TASK PROMPT: Reproduce word for word the line that contains "- Looking at" and each line that follows it, stopping after the final line of the material.

[Opening TASK INPUTS section]

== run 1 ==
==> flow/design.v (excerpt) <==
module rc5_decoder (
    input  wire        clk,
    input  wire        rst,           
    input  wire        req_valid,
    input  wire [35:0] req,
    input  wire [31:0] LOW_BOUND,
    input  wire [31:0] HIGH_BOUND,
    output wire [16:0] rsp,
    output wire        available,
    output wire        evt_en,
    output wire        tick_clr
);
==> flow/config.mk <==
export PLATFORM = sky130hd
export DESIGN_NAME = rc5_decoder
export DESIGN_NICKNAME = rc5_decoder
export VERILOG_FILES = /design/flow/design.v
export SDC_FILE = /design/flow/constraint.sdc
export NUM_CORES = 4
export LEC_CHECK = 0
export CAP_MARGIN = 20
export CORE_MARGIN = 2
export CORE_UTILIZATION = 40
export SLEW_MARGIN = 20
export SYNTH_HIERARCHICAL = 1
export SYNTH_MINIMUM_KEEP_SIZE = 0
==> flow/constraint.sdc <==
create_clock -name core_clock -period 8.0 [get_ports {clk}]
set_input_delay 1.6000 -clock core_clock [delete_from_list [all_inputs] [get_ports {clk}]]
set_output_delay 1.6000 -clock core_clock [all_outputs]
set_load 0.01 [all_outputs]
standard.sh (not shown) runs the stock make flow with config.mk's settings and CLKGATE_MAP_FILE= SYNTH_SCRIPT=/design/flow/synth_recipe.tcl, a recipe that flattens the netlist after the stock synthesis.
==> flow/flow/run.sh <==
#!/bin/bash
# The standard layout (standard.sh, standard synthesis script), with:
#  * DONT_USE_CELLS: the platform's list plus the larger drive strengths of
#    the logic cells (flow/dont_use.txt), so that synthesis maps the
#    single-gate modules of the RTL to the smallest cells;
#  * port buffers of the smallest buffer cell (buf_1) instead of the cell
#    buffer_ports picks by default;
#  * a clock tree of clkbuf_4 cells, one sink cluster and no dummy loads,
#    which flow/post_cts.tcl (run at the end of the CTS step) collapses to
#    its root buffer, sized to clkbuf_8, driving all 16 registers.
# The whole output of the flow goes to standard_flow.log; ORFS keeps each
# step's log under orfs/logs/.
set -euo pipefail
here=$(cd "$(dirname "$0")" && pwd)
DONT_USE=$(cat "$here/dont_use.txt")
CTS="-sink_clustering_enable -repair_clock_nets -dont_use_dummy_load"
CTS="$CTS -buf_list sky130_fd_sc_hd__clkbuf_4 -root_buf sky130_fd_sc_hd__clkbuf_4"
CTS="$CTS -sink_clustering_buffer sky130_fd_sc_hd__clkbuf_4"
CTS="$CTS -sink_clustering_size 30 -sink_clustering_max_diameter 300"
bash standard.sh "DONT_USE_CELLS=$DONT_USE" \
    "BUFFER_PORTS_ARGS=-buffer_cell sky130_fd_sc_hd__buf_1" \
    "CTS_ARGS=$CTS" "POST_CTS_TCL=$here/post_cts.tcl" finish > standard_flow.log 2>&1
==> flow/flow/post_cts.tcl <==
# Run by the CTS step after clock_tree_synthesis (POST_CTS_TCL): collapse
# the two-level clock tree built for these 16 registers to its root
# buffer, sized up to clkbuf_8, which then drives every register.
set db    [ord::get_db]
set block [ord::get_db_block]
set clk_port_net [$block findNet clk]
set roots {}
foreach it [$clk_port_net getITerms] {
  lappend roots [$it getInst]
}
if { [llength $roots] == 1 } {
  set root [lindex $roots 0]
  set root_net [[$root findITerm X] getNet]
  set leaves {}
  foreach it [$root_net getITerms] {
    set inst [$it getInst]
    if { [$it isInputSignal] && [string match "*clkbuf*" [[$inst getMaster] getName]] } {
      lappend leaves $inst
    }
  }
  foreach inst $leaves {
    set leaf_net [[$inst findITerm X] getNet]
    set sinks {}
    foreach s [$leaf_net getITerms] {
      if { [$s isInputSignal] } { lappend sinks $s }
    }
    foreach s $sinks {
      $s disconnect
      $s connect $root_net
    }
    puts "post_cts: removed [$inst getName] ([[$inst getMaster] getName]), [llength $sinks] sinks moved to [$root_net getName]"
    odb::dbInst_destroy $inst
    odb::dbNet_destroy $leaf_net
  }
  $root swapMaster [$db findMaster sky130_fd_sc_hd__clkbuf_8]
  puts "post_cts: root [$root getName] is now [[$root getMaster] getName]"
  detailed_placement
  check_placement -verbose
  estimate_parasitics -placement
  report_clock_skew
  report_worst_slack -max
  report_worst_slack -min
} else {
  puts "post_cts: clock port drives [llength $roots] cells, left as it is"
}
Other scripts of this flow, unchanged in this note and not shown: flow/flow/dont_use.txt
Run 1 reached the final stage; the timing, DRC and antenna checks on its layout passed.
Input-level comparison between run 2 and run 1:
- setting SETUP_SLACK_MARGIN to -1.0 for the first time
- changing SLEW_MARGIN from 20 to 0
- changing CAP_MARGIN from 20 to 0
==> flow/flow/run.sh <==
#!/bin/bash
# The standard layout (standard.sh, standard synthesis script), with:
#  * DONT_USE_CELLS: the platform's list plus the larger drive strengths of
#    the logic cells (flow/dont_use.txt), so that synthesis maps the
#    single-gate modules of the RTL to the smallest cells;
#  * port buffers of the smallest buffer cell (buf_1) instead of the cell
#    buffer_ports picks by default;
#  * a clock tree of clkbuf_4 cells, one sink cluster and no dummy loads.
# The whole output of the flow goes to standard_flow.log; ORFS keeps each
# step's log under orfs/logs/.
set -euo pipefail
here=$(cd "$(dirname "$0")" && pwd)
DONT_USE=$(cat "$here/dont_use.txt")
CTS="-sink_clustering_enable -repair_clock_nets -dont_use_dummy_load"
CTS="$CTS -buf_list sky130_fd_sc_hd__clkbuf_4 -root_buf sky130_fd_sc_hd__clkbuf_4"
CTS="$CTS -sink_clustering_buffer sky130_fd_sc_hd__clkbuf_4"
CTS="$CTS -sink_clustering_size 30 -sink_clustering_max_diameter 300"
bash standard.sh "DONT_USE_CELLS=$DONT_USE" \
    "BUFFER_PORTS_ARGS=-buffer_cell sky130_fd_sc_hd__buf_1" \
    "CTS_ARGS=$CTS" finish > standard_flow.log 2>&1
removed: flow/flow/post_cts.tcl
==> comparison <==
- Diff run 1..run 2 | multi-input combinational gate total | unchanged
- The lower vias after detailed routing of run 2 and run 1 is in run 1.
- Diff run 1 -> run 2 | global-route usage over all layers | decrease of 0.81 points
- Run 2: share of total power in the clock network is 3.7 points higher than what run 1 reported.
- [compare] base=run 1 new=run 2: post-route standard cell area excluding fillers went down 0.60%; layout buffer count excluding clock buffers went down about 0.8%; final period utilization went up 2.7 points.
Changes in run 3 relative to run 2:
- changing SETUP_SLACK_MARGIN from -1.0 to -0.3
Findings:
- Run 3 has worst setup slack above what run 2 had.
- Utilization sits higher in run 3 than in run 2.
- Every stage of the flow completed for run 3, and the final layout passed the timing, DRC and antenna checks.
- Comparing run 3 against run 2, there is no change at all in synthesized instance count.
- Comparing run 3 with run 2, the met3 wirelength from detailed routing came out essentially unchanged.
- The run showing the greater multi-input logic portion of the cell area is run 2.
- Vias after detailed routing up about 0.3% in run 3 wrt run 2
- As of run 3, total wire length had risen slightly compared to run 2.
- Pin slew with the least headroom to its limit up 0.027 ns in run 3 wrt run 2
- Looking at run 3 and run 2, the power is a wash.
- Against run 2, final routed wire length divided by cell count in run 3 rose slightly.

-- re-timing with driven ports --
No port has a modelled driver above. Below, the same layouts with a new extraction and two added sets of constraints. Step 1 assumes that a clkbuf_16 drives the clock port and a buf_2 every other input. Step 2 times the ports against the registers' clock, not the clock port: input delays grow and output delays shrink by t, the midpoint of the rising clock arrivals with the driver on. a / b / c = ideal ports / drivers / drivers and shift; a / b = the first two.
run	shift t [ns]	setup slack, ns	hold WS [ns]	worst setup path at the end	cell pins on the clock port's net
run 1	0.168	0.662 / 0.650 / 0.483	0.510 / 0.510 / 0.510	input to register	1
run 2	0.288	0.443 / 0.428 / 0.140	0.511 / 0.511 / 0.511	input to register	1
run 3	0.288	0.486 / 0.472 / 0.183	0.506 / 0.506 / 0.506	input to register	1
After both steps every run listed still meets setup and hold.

[Closing TASK INPUTS section]

SOLUTION FOR THIS PROBLEM:
- Looking at run 3 and run 2, the power is a wash.
- Against run 2, final routed wire length divided by cell count in run 3 rose slightly.

-- re-timing with driven ports --
No port has a modelled driver above. Below, the same layouts with a new extraction and two added sets of constraints. Step 1 assumes that a clkbuf_16 drives the clock port and a buf_2 every other input. Step 2 times the ports against the registers' clock, not the clock port: input delays grow and output delays shrink by t, the midpoint of the rising clock arrivals with the driver on. a / b / c = ideal ports / drivers / drivers and shift; a / b = the first two.
run	shift t [ns]	setup slack, ns	hold WS [ns]	worst setup path at the end	cell pins on the clock port's net
run 1	0.168	0.662 / 0.650 / 0.483	0.510 / 0.510 / 0.510	input to register	1
run 2	0.288	0.443 / 0.428 / 0.140	0.511 / 0.511 / 0.511	input to register	1
run 3	0.288	0.486 / 0.472 / 0.183	0.506 / 0.506 / 0.506	input to register	1
After both steps every run listed still meets setup and hold.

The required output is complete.